Last month I wrote a post called Hash Partitioning with SQL Server 2012’s SEQUENCE object and CYCLE argument and I was asked a good question by Eric Humphrey (twitter) about whether there was any advantage of using a sequence object for hash partitioning over an identity/modulus/computed-column technique.
At that point I hadn’t compared the two techniques, but I wanted to perform a test eventually, so here is what I found… This was a quick-and-dirty test, by the way, as I really should have been working on something else (first), but I needed a little “fun” time.
Before testing, I made a few minor modifications to the schema used in my original post:
1. I split the range of the partition function as follows:
ALTER PARTITION FUNCTION pfFactInternetSales () SPLIT RANGE (0)

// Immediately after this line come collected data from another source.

--- src/rtl/radio_link_failure_detector_defines.svh ---
// Assertion macros shared by the RTL; empty when SYNTHESIS is set.
`ifndef RADIO_LINK_FAILURE_DETECTOR_DEFINES_SVH
`define RADIO_LINK_FAILURE_DETECTOR_DEFINES_SVH

`ifndef SYNTHESIS
`define RLFD_ASSERT_SAME(lbl, ante, cons) \
  lbl: assert property (@(posedge clk) disable iff (rst) (ante) |-> (cons)) \
    else $error("rlfd: same-cycle check failed");
`define RLFD_ASSERT_NEXT(lbl, ante, cons) \
  lbl: assert property (@(posedge clk) disable iff (rst) (ante) |=> (cons)) \
    else $error("rlfd: next-cycle check failed");
`else
`define RLFD_ASSERT_SAME(lbl, ante, cons)
`define RLFD_ASSERT_NEXT(lbl, ante, cons)
`endif

`endif

--- src/rtl/rlfd_pkg.sv ---
package rlfd_pkg;

  localparam int unsigned OOS_W      = 5;
  localparam int unsigned IS_W       = 4;
  localparam int unsigned DUR_W      = 13;
  localparam int unsigned STEP_W     = 10;
  localparam int unsigned CFG_IDX_W  = 3;
  localparam int unsigned CFG_DATA_W = 13;

  typedef enum logic [1:0] {
    FUNC_TICK        = 2'd0,
    FUNC_IN_SYNC     = 2'd1,
    FUNC_OUT_OF_SYNC = 2'd2,
    FUNC_RESET       = 2'd3
  } func_t;

  localparam logic [CFG_IDX_W-1:0] REG_OOS_LIMIT = 3'd0;
  localparam logic [CFG_IDX_W-1:0] REG_IS_LIMIT  = 3'd1;
  localparam logic [CFG_IDX_W-1:0] REG_DURATION  = 3'd2;
  localparam logic [CFG_IDX_W-1:0] REG_TICK_STEP = 3'd3;
  localparam logic [CFG_IDX_W-1:0] REG_TEST_MODE = 3'd4;

  localparam logic [OOS_W-1:0]  RST_OOS_LIMIT = 5'd1;
  localparam logic [IS_W-1:0]   RST_IS_LIMIT  = 4'd1;
  localparam logic [DUR_W-1:0]  RST_DURATION  = 13'd1000;
  localparam logic [STEP_W-1:0] RST_TICK_STEP = 10'd10;

  typedef struct packed {
    logic [OOS_W-1:0]  out_of_sync_limit;
    logic [IS_W-1:0]   in_sync_limit;
    logic [DUR_W-1:0]  failure_duration_ms;
    logic [STEP_W-1:0] tick_step_ms;
    logic              test_mode;
  } cfg_t;

  typedef struct packed {
    logic             timer_running;
    logic             link_failed;
    logic             timer_started;
    logic             timer_stopped;
    logic [OOS_W-1:0] bad_count;
    logic [IS_W-1:0]  good_count;
  } result_t;

endpackage
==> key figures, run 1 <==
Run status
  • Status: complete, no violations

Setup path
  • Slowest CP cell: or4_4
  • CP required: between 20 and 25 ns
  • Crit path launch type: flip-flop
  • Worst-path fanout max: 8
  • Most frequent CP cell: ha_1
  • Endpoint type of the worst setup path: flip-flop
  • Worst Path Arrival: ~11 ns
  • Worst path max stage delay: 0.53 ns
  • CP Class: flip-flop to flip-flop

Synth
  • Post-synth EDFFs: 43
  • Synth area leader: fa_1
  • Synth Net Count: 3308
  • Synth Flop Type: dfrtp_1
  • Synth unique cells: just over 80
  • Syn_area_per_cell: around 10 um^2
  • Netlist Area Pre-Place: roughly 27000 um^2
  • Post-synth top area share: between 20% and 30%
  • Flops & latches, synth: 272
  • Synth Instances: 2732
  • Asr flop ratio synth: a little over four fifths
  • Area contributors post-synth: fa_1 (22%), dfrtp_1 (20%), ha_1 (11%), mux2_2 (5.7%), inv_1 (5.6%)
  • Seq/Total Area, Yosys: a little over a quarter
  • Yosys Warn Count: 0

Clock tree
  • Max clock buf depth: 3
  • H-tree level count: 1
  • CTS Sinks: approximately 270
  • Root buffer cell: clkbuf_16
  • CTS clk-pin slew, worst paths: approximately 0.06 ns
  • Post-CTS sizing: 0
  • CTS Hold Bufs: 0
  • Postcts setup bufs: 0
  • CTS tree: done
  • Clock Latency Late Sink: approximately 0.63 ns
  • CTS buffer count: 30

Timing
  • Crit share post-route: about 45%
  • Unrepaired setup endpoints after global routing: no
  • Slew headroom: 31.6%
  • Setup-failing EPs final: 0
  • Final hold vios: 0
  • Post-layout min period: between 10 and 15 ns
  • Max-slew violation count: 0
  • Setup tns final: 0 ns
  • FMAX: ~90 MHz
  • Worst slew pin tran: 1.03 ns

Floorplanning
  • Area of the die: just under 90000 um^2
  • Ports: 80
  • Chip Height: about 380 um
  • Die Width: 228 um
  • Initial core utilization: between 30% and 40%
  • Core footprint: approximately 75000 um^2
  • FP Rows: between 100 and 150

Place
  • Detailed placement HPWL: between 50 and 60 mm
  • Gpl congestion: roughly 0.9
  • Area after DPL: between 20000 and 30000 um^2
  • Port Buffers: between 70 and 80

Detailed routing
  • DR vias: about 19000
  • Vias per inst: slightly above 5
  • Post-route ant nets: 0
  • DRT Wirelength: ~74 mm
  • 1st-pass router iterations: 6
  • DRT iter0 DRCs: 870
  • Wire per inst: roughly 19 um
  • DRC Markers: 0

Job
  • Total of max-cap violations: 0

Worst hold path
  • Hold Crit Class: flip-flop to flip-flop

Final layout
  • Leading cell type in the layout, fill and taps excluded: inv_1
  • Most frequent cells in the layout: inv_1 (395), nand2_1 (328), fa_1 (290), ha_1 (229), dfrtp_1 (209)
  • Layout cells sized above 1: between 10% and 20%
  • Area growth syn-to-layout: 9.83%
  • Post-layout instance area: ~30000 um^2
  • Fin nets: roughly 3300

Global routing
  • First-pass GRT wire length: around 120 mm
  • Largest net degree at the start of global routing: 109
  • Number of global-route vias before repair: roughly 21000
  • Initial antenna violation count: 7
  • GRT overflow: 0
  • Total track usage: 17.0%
**config.mk**
```make
export PLATFORM = sky130hd
export DESIGN_NAME = keyed_packet_body_cipher
export DESIGN_NICKNAME = d
export VERILOG_FILES = /design/src/rtl/core/kpbc_pkg.sv /design/src/rtl/core/kpbc_rom.sv /design/src/rtl/core/kpbc_back.sv /design/src/rtl/core/keyed_packet_body_cipher.sv
export SDC_FILE = /design/constraint.sdc
export NUM_CORES = 1
export LEC_CHECK = 0
export BUFFER_PORTS_ARGS = -buffer_cell sky130_fd_sc_hd__buf_2
export CAP_MARGIN = 30
export CORE_MARGIN = 2
export CORE_UTILIZATION = 24
export DETAILED_ROUTE_END_ITERATION = 8
export GPL_TIMING_DRIVEN = 0
export SYNTH_ARGS = -nofsm -noshare
export SYNTH_HDL_FRONTEND = slang
export SYNTH_SLANG_ARGS = --single-unit
```
**constraint.sdc**
```tcl
create_clock -name aclk -period 6.57 [get_ports aclk]
set_input_delay 0.3285 -clock aclk [delete_from_list [all_inputs] [get_ports aclk]]
set_output_delay 0.3285 -clock aclk [all_outputs]
set_load 0.01 [all_outputs]
```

2. I changed the sequence object to be zero-based instead of one-based:
CREATE SEQUENCE dbo.Seq_FactInternetSales
AS int
START WITH 0
INCREMENT BY 1
MINVALUE 0
MAXVALUE 10
CYCLE
CACHE 10;
That is all that was changed with the sequence object technique I used before. As for a modulus technique, I created two additional columns to another version of the FactInternetSales table:
ProductID int NOT NULL IDENTITY(1,1),
PartitionBucketKey AS ProductID %11 PERSISTED,
After adding the columns I referenced the PartitionBucketKey table as the partition key for the clustered index and imported the data from an INSERT…SELECT (as I did with the sequence object method).
So did the performance differ between the two techniques?

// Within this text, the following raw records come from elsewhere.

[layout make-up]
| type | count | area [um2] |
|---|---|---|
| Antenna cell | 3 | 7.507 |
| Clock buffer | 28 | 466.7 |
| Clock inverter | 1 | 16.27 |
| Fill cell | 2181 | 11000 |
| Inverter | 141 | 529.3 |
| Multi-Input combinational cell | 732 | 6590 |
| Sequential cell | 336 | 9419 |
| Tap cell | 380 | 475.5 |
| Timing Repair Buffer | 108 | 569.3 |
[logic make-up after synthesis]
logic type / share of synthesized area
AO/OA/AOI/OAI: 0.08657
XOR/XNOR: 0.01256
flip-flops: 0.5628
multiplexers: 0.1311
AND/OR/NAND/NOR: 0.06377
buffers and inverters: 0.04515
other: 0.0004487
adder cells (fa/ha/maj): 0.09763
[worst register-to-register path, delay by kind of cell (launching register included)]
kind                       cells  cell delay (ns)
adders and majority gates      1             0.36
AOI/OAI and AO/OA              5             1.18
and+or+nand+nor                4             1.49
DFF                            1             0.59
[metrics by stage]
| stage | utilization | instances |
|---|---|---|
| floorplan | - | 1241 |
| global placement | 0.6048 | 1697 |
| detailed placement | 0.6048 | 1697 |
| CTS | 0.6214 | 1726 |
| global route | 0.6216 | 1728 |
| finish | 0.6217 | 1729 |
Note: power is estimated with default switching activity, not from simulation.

Here are the results of eight separate tests (each executed with a cold data cache for the SELECT, truncated destination table and pre-sized data and log files):
Test number |
Rows loaded |
Buckets |
Hash Partition |
Method |
1 |
1,207,960 rows |
11 buckets |
26 seconds |
Sequence |
2 |
1,207,960 rows |
11 buckets |
26 seconds |
Sequence |
3 |
1,207,960 rows |
11 buckets |
29 seconds |
Sequence |
4 |
1,207,960 rows |
11 buckets |
26 seconds |
Sequence |
5 |
1,207,960 rows |
11 buckets |
27 seconds |
Modulus |
6 |
1,207,960 rows |
11 buckets |
24 seconds |
Modulus |
7 |
1,207,960 rows |
11 buckets |
25 seconds |
Modulus |
8 |
1,207,960 rows |
11 buckets |
26 seconds |
Modulus |
So the modulus method seems to perform ever-so-slightly faster than the sequence method. Stylistically, the sequence method involved a more direct way to create X number of hash buckets (basically no calculation necessary). With that said, the execution plans are nearly identical.

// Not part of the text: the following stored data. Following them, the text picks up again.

$ cat config.mk
export PLATFORM = sky130hd
export DESIGN_NAME = tlv_attribute_search
export DESIGN_NICKNAME = d
export VERILOG_FILES = /design/src/rtl/tlvs_pkg.sv /design/src/rtl/tlvs_scan.sv /design/src/rtl/tlvs_out.sv /design/src/rtl/tlv_attribute_search.sv
export VERILOG_INCLUDE_DIRS = /design/src /design/src/rtl
export SDC_FILE = /design/constraint.sdc
export NUM_CORES = 1
export LEC_CHECK = 0
export BUFFER_PORTS_ARGS = -buffer_cell sky130_fd_sc_hd__buf_2
export CAP_MARGIN = 15
export CORE_MARGIN = 3
export CORE_UTILIZATION = 60
export DETAILED_ROUTE_END_ITERATION = 7
export GPL_TIMING_DRIVEN = 0
export PLACE_DENSITY = 0.9
export SLEW_MARGIN = 20
export SYNTH_ARGS = -nofsm -noshare
export SYNTH_HDL_FRONTEND = slang
export SYNTH_SLANG_ARGS = --single-unit
export TNS_END_PERCENT = 10
$ cat constraint.sdc
create_clock -name clock -period 17 [get_ports clock]
set_input_delay 1.7 -clock clock [delete_from_list [all_inputs] [get_ports clock]]
set_output_delay 1.7 -clock clock [all_outputs]
set_load 0.05 [all_outputs]
$ cat src/rtl/assert_macros.svh
// Assertion macros used by the TLV search RTL.
// Each macro wraps one clocked, reset-qualified concurrent assertion.
`ifndef ASSERT_MACROS_SVH
`define ASSERT_MACROS_SVH

// Same-cycle implication: whenever ante holds, cons holds too.
`define ASSERT_IMPL(lbl, clk, rst, ante, cons, msg) \
   lbl: assert property (@(posedge clk) disable iff (rst) (ante) |-> (cons)) \
      else $error(msg);

// Next-cycle implication: whenever ante holds, cons holds on the cycle after.
`define ASSERT_NEXT(lbl, clk, rst, ante, cons, msg) \
   lbl: assert property (@(posedge clk) disable iff (rst) (ante) |=> (cons)) \
      else $error(msg);

`endif

$ cat src/rtl/tlvs_pkg.sv
// Package for the TLV attribute search block.
// Holds the result and configuration types, status codes and CSR indexes.
`timescale 1ns / 1ps
`default_nettype none

package tlvs_pkg;

   // Result status codes
   localparam logic [1:0] ST_FOUND     = 2'd0;
   localparam logic [1:0] ST_NOT_FOUND = 2'd1;
   localparam logic [1:0] ST_TRUNCATED = 2'd2;
   localparam logic [1:0] ST_OVERFLOW  = 2'd3;

   // CSR indexes
   localparam logic [1:0] CSR_TARGET_TYPE   = 2'd0;
   localparam logic [1:0] CSR_BUFFER_LENGTH = 2'd1;
   localparam logic [1:0] CSR_BYTE_ORDER    = 2'd2;

   // Bytes in a record header: 16-bit type plus 16-bit length
   localparam logic [17:0] HEADER_BYTES = 18'd4;

   typedef struct packed {
      logic [15:0] target_type;
      logic [15:0] buffer_length;
      logic        byte_order;
   } cfg_type;

   typedef struct packed {
      logic [1:0]  status;
      logic [15:0] found_offset;
      logic [15:0] found_length;
   } result_type;

endpackage

`default_nettype wire

$ cat src/rtl/tlvs_scan.sv
// Byte-at-a-time TLV record scanner: scan state and per-byte decision logic.
// Depends on tlvs_pkg for the configuration and result types.
`timescale 1ns / 1ps
`default_nettype none

module tlvs_scan
   import tlvs_pkg::*;
(
   input  wire logic       clock,
   input  wire logic       reset,
   input  wire logic       accept,
   input  wire logic [7:0] data_byte,
   input  wire logic       start_of_buffer,
   input  wire cfg_type    cfg,
   output logic            res_valid,
   output result_type      res
);

   localparam logic [2:0] PH_TYPE0  = 3'd0;
   localparam logic [2:0] PH_TYPE1  = 3'd1;
   localparam logic [2:0] PH_LEN0   = 3'd2;
   localparam logic [2:0] PH_LEN1   = 3'd3;
   localparam logic [2:0] PH_VALUE  = 3'd4;

   logic [15:0] pos_ff, pos_in, pos_s;
   logic [2:0]  phase_ff, phase_in, phase_s;
   logic [15:0] type_ff, type_in, type_s;
   logic [15:0] len_ff, len_in, len_s;
   logic [15:0] left_ff, left_in, left_s, left_dec;
   logic [15:0] rs_ff, rs_in, rs_s;
   logic        dec_ff, dec_in, dec_s;
   logic [15:0] len_merged;
   logic [15:0] type_merged;
   logic [17:0] hdr_end;
   logic [17:0] chk_start;
   logic        chk;
   logic [2:0]  chk_res;
   logic [2:0]  first_res;

   // Verdict on a record start: {fail, status}
   function automatic logic [2:0] start_check(input logic [17:0] start,
                                              input logic [15:0] buf_len);
      logic [17:0] len_ext;
      len_ext = {2'b00, buf_len};
      if (start >= len_ext)
         return {1'b1, ST_NOT_FOUND};
      else if (start + HEADER_BYTES > len_ext)
         return {1'b1, ST_TRUNCATED};
      else
         return {1'b0, ST_FOUND};
   endfunction

   // Combine two header bytes in the configured order
   function automatic logic [15:0] merge(input logic [7:0] first,
                                         input logic [7:0] second,
                                         input logic big_endian);
      if (big_endian)
         return {first, second};
      else
         return {second, first};
   endfunction

   // Restart the scan on a start-of-buffer byte
   always_comb begin
      pos_s   = start_of_buffer ? 16'd0 : pos_ff;
      phase_s = start_of_buffer ? PH_TYPE0 : phase_ff;
      type_s  = start_of_buffer ? 16'd0 : type_ff;
      len_s   = start_of_buffer ? 16'd0 : len_ff;
      left_s  = start_of_buffer ? 16'd0 : left_ff;
      rs_s    = start_of_buffer ? 16'd0 : rs_ff;
      dec_s   = start_of_buffer ? 1'b0 : dec_ff;
   end

   assign len_merged  = merge(len_s[7:0], data_byte, cfg.byte_order);
   assign type_merged = merge(type_s[7:0], data_byte, cfg.byte_order);
   assign hdr_end     = {2'b00, rs_s} + HEADER_BYTES;
   assign left_dec    = (left_s != 16'd0) ? left_s - 16'd1 : left_s;
   assign first_res   = start_check(18'd0, cfg.buffer_length);

   // Per-byte state update and decision
   always_comb begin
      pos_in    = pos_ff;
      phase_in  = phase_ff;
      type_in   = type_ff;
      len_in    = len_ff;
      left_in   = left_ff;
      rs_in     = rs_ff;
      dec_in    = dec_ff;
      res_valid = 1'b0;
      res       = '0;
      chk       = 1'b0;
      chk_start = '0;
      chk_res   = '0;
      if (accept) begin
         pos_in   = pos_s + 16'd1;
         phase_in = phase_s;
         type_in  = type_s;
         len_in   = len_s;
         left_in  = left_s;
         rs_in    = rs_s;
         dec_in   = dec_s;
         if (dec_s) begin
            // ignore bytes after the decision
         end else if (phase_s == PH_TYPE0 && pos_s == 16'd0 && first_res[2]) begin
            res_valid  = 1'b1;
            res.status = first_res[1:0];
            dec_in     = 1'b1;
         end else begin
            if (phase_s == PH_TYPE0 && pos_s == 16'd0)
               rs_in = 16'd0;
            case (phase_s)
               PH_TYPE0: begin
                  type_in  = {8'd0, data_byte};
                  phase_in = PH_TYPE1;
               end
               PH_TYPE1: begin
                  type_in  = type_merged;
                  phase_in = PH_LEN0;
               end
               PH_LEN0: begin
                  len_in   = {8'd0, data_byte};
                  phase_in = PH_LEN1;
               end
               PH_LEN1: begin
                  len_in = len_merged;
                  if (hdr_end > {2'b00, cfg.buffer_length}) begin
                     res_valid  = 1'b1;
                     res.status = ST_TRUNCATED;
                     dec_in     = 1'b1;
                  end else if (hdr_end + {2'b00, len_merged} >
                               {2'b00, cfg.buffer_length}) begin
                     res_valid  = 1'b1;
                     res.status = ST_OVERFLOW;
                     dec_in     = 1'b1;
                  end else if (type_s == cfg.target_type) begin
                     res_valid        = 1'b1;
                     res.status       = ST_FOUND;
                     res.found_offset = rs_s;
                     res.found_length = len_merged;
                     dec_in           = 1'b1;
                  end else if (len_merged == 16'd0) begin
                     chk       = 1'b1;
                     chk_start = hdr_end;
                  end else begin
                     left_in  = len_merged;
                     phase_in = PH_VALUE;
                  end
               end
               default: begin
                  left_in = left_dec;
                  if (left_dec == 16'd0) begin
                     chk       = 1'b1;
                     chk_start = hdr_end + {2'b00, len_s};
                  end
               end
            endcase
            // Check the next record start
            if (chk) begin
               chk_res = start_check(chk_start, cfg.buffer_length);
               if (chk_res[2]) begin
                  res_valid  = 1'b1;
                  res.status = chk_res[1:0];
                  dec_in     = 1'b1;
               end else begin
                  rs_in    = chk_start[15:0];
                  phase_in = PH_TYPE0;
                  type_in  = 16'd0;
                  len_in   = 16'd0;
                  left_in  = 16'd0;
               end
            end
         end
      end
   end

   // Scan state registers
   always_ff @(posedge clock) begin
      if (reset) begin
         pos_ff   <= 16'd0;
         phase_ff <= PH_TYPE0;
         type_ff  <= 16'd0;
         len_ff   <= 16'd0;
         left_ff  <= 16'd0;
         rs_ff    <= 16'd0;
         dec_ff   <= 1'b0;
      end else begin
         pos_ff   <= pos_in;
         phase_ff <= phase_in;
         type_ff  <= type_in;
         len_ff   <= len_in;
         left_ff  <= left_in;
         rs_ff    <= rs_in;
         dec_ff   <= dec_in;
      end
   end

endmodule

`default_nettype wire

$ cat src/rtl/tlvs_out.sv
// Two-entry result buffer: output register plus skid register.
// Depends on tlvs_pkg for the result type and assert_macros.svh for checks.
`timescale 1ns / 1ps
`default_nettype none
`include "assert_macros.svh"

module tlvs_out
   import tlvs_pkg::*;
(
   input  wire logic       clock,
   input  wire logic       reset,
   input  wire logic       push,
   input  wire result_type push_data,
   output logic            full,
   output logic            rsp_valid,
   input  wire logic       rsp_stall,
   output result_type      rsp_data
);

   logic       out_valid_ff, out_valid_in;
   result_type out_data_ff, out_data_in;
   logic       skid_valid_ff, skid_valid_in;
   result_type skid_data_ff, skid_data_in;
   logic       load;

   // Output register can take new data when empty or being drained
   assign load = !out_valid_ff || !rsp_stall;

   always_comb begin
      out_valid_in  = out_valid_ff;
      out_data_in   = out_data_ff;
      skid_valid_in = skid_valid_ff;
      skid_data_in  = skid_data_ff;
      if (load) begin
         // drain the skid first, else take the new transaction
         out_valid_in  = skid_valid_ff || push;
         out_data_in   = skid_valid_ff ? skid_data_ff : push_data;
         skid_valid_in = 1'b0;
      end else if (push) begin
         skid_valid_in = 1'b1;
         skid_data_in  = push_data;
      end
   end

   always_ff @(posedge clock) begin
      if (reset) begin
         out_valid_ff  <= 1'b0;
         skid_valid_ff <= 1'b0;
      end else begin
         out_valid_ff  <= out_valid_in;
         skid_valid_ff <= skid_valid_in;
      end
   end

   // Payload registers need no reset
   always_ff @(posedge clock) begin
      out_data_ff  <= out_data_in;
      skid_data_ff <= skid_data_in;
   end

   assign full      = skid_valid_ff;
   assign rsp_valid = out_valid_ff;
   assign rsp_data  = out_data_ff;

   `ASSERT_IMPL(a_skid_needs_out, clock, reset, skid_valid_ff, out_valid_ff,
      "skid holds data while output is empty")
   `ASSERT_NEXT(a_skid_drains, clock, reset, skid_valid_ff && !rsp_stall,
      out_valid_ff && out_data_ff == $past(skid_data_ff),
      "skid transaction not moved to output")
   `ASSERT_IMPL(a_miss_zero, clock, reset, out_valid_ff && out_data_ff.status != ST_FOUND,
      out_data_ff.found_offset == 16'd0 && out_data_ff.found_length == 16'd0,
      "miss result carries nonzero offset or length")

endmodule

`default_nettype wire

$ cat src/rtl/tlv_attribute_search.sv
// TLV attribute search. Bytes of a buffer of type-length-value records (16-bit type,
// 16-bit length, value bytes) stream in one per transaction; req_start_of_buffer marks
// byte zero. The block reports one result per buffer: the first record whose type
// matches target_type (offset and length), or not found, header truncated or length
// overflow. It takes one byte every clock unless req_stall is high; the per-byte update
// is a combinational state step (a 16-bit type compare and an 18-bit record-end add and
// compare); the result is registered before it reaches rsp. Results pass through a
// two-entry output buffer; req_stall rises only when both entries are held by a
// stalled rsp side. Bytes after the decision are consumed with no result. Write the
// CSRs only while the block is idle.
// Depends on tlvs_pkg, tlvs_scan and tlvs_out.
`timescale 1ns / 1ps
`default_nettype none

module tlv_attribute_search
   import tlvs_pkg::*;
(
   input  wire logic        clock,
   input  wire logic        reset,
   input  wire logic        req_valid,
   output logic             req_stall,
   input  wire logic [7:0]  req_data_byte,
   input  wire logic        req_start_of_buffer,
   output logic             rsp_valid,
   input  wire logic        rsp_stall,
   output logic [1:0]       rsp_status,
   output logic [15:0]      rsp_found_offset,
   output logic [15:0]      rsp_found_length,
   input  wire logic        csr_write_enable,
   input  wire logic [1:0]  csr_index,
   input  wire logic [15:0] csr_write_data
);

   cfg_type    cfg_ff, cfg_in;
   logic       accept;
   logic       res_valid;
   result_type res;
   result_type rsp_data;
   logic       buf_full;

   // Configuration registers
   always_comb begin
      cfg_in = cfg_ff;
      if (csr_write_enable) begin
         case (csr_index)
            CSR_TARGET_TYPE:   cfg_in.target_type   = csr_write_data;
            CSR_BUFFER_LENGTH: cfg_in.buffer_length = csr_write_data;
            CSR_BYTE_ORDER:    cfg_in.byte_order    = csr_write_data[0];
            default: ;
         endcase
      end
   end

   always_ff @(posedge clock) begin
      if (reset) begin
         cfg_ff.target_type   <= 16'd0;
         cfg_ff.buffer_length <= 16'd1;
         cfg_ff.byte_order    <= 1'b0;
      end else begin
         cfg_ff <= cfg_in;
      end
   end

   // Accept a byte whenever the result buffer has room
   assign req_stall = buf_full;
   assign accept    = req_valid && !buf_full;

   tlvs_scan u_scan (
      .clock           (clock),
      .reset           (reset),
      .accept          (accept),
      .data_byte       (req_data_byte),
      .start_of_buffer (req_start_of_buffer),
      .cfg             (cfg_ff),
      .res_valid       (res_valid),
      .res             (res)
   );

   tlvs_out u_out (
      .clock     (clock),
      .reset     (reset),
      .push      (res_valid),
      .push_data (res),
      .full      (buf_full),
      .rsp_valid (rsp_valid),
      .rsp_stall (rsp_stall),
      .rsp_data  (rsp_data)
   );

   assign rsp_status       = rsp_data.status;
   assign rsp_found_offset = rsp_data.found_offset;
   assign rsp_found_length = rsp_data.found_length;

endmodule

`default_nettype wire
# After elaboration in Yosys (flattened, before gate mapping)

Cells that the tools add are included.
W data, S select, Z words.

Output and inout port bits: 36
Memories kept: 0
Register bits after elaboration: 187
Bits in writable memories: 0
Bits in read-only memories: 0
Word-level logic and storage cells: 149
Bits in latches: 0

Reductions and logical operators: 20
$add $sub $neg: 6
Shift-type cells: 0
Div/mod/pow operators: 0
Eq/ne operators: 6
Order comparisons: 6
Bitwise gates (word level): 1
$mul: 0
Mux-type cells: 92

Operators by type and width:

| kind                    | count |
|---|---|
| $mux W16                | 29 |
| $mux W18                | 8 |
| $mux W34                | 4 |
| $mux W32                | 4 |
| $pmux W16 S2            | 3 |
| $gt A18 B16 Y1          | 3 |
| $mux W3                 | 17 |
| $logic_not A16 Y1       | 3 |
| $add A18 B16 Y18        | 2 |
| $pmux W18 S2            | 1 |
| $mux W1                 | 19 |
| $add A18 B3 Y18 const B | 1 |
| $ge A18 B16 Y1          | 1 |
| $add A16 B3 Y17 const B | 1 |
| $add A16 B1 Y16 const B | 1 |
| $eq A16 B16 Y1          | 1 |
| $ge A1 B16 Y1 const A   | 1 |
| $gt A3 B16 Y1 const A   | 1 |
| $reduce_bool A16 Y1     | 1 |
| $sub A16 B1 Y16 const B | 1 |
| $pmux W3 S4             | 1 |
| $mux W2                 | 5 |
| $reduce_and A2 Y1       | 4 |
| $eq A3 B2 Y1 const B    | 2 |
| other kinds (12)        | 17 |

# Logic depth before layout (Yosys ltp)

Depth after elaboration: 25
Depth in mapped cells: 51
Mapped depth without buffers: 44

# Cells and area by module

A second synthesis with hierarchy kept.

Cell total of the unflattened synthesis: 1667
Area, all modules: 14445.1 um^2

By module, submodules not included:

| module               | seq. area each (um^2) | area each (um^2) | cells each | times used |
|---|---|---|---|---|
| tlvs_scan            | 1681.6                | 10380.0          | 1423       | 1 |
| tlvs_out             | 2082.0                | 2668.8           | 113        | 1 |
| tlv_attribute_search | 660.6                 | 1396.3           | 131        | 1 |

# Least setup slack after synthesis

OpenSTA, ideal clock, no wires.

Path kind: input to register
Start point: input req_start_of_buffer
End point: register u_out.skid_data_ff[0] (netlist bit), enable pin
Path slack: 3.767 ns
Cell stages on the path: 47
Data arrival time: 12.765 ns
Library setup time: 0.468 ns
Cells stage by stage: buf_4 > buf_6 > buf_2 > buf_1 > clkbuf_1 > buf_1 > clkbuf_1 > clkbuf_1 > clkbuf_1 > nor2_1 > ha_1 > a21o_1 > o41a_1 > and2_1 > o21ai_0 > nand2b_1 > a21oi_1 > o21bai_1 > [11 not listed] > nor2_1 > ha_1 > inv_1 > a2111oi_2 > nand2_1 > nor3_1 > xor2_1 > ha_1 > and3_1 > nand3_1 > nor2_1 > o21ai_0 > a21o_1 > a21oi_1 > a211oi_2 > a32oi_1 > nor3_1 > nor3_1

Cells in the longest elaborated chain, start to end: 25
Elaborated cells on any way between the ends: 64

RTL lines:

| item                                                      | RTL line                   | source |
|---|---|---|
| start, declared                                           | tlv_attribute_search.sv:23 | `input wire logic req_start_of_buffer,` |
| branches (longest 22 deep; another with $add A18 B16 Y18) | n/a                        |  |
| $mux W1 (*)                                               | tlvs_scan.sv:102           | `if (dec_s) begin` |
| $mux W1 (*)                                               | tlvs_scan.sv:94            | `if (accept) begin` |
| $reduce_and A2 Y1 (no source line) (*)                    | n/a                        |  |
| end signal, assigned                                      | tlvs_out.sv:58             | `skid_data_ff <= skid_data_in;` |
| end, declared                                             | tlvs_out.sv:23             | `result_type skid_data_ff, skid_data_in;` |

Every way passes the cells marked *. The select of a mux whose other input is x is not followed.
A chain may end at the register's enable or synchronous reset.

# Worst setup path after layout

Start point: input req_start_of_buffer
End point: register u_out.skid_data_ff[17] (netlist bit), enable pin

The elaborated chain is that of the path after synthesis.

Sequence Plan (estimated cost – 17.4357)
Modulus Plan (estimated cost – 17.635)
I’m sure there are other variations of this test that I could try out, but that’s all for now. I’m curious about other techniques people may be using (like a CLR function to do the hashing), so please post them here if you have used an interesting variation on this post’s theme.
2 Responses to SEQUENCE Object versus Modulus Hash Partitioning
Interesting.. I wonder how that compares to simple row_number().
Try increasing the cache size to 11 on the sequence and throw on a (tablockx) on the insert !
Thanks Joe. So the upshot is we can do this in versions prior to 2012. The downside is the computed column, since it is persisted, takes up additional space.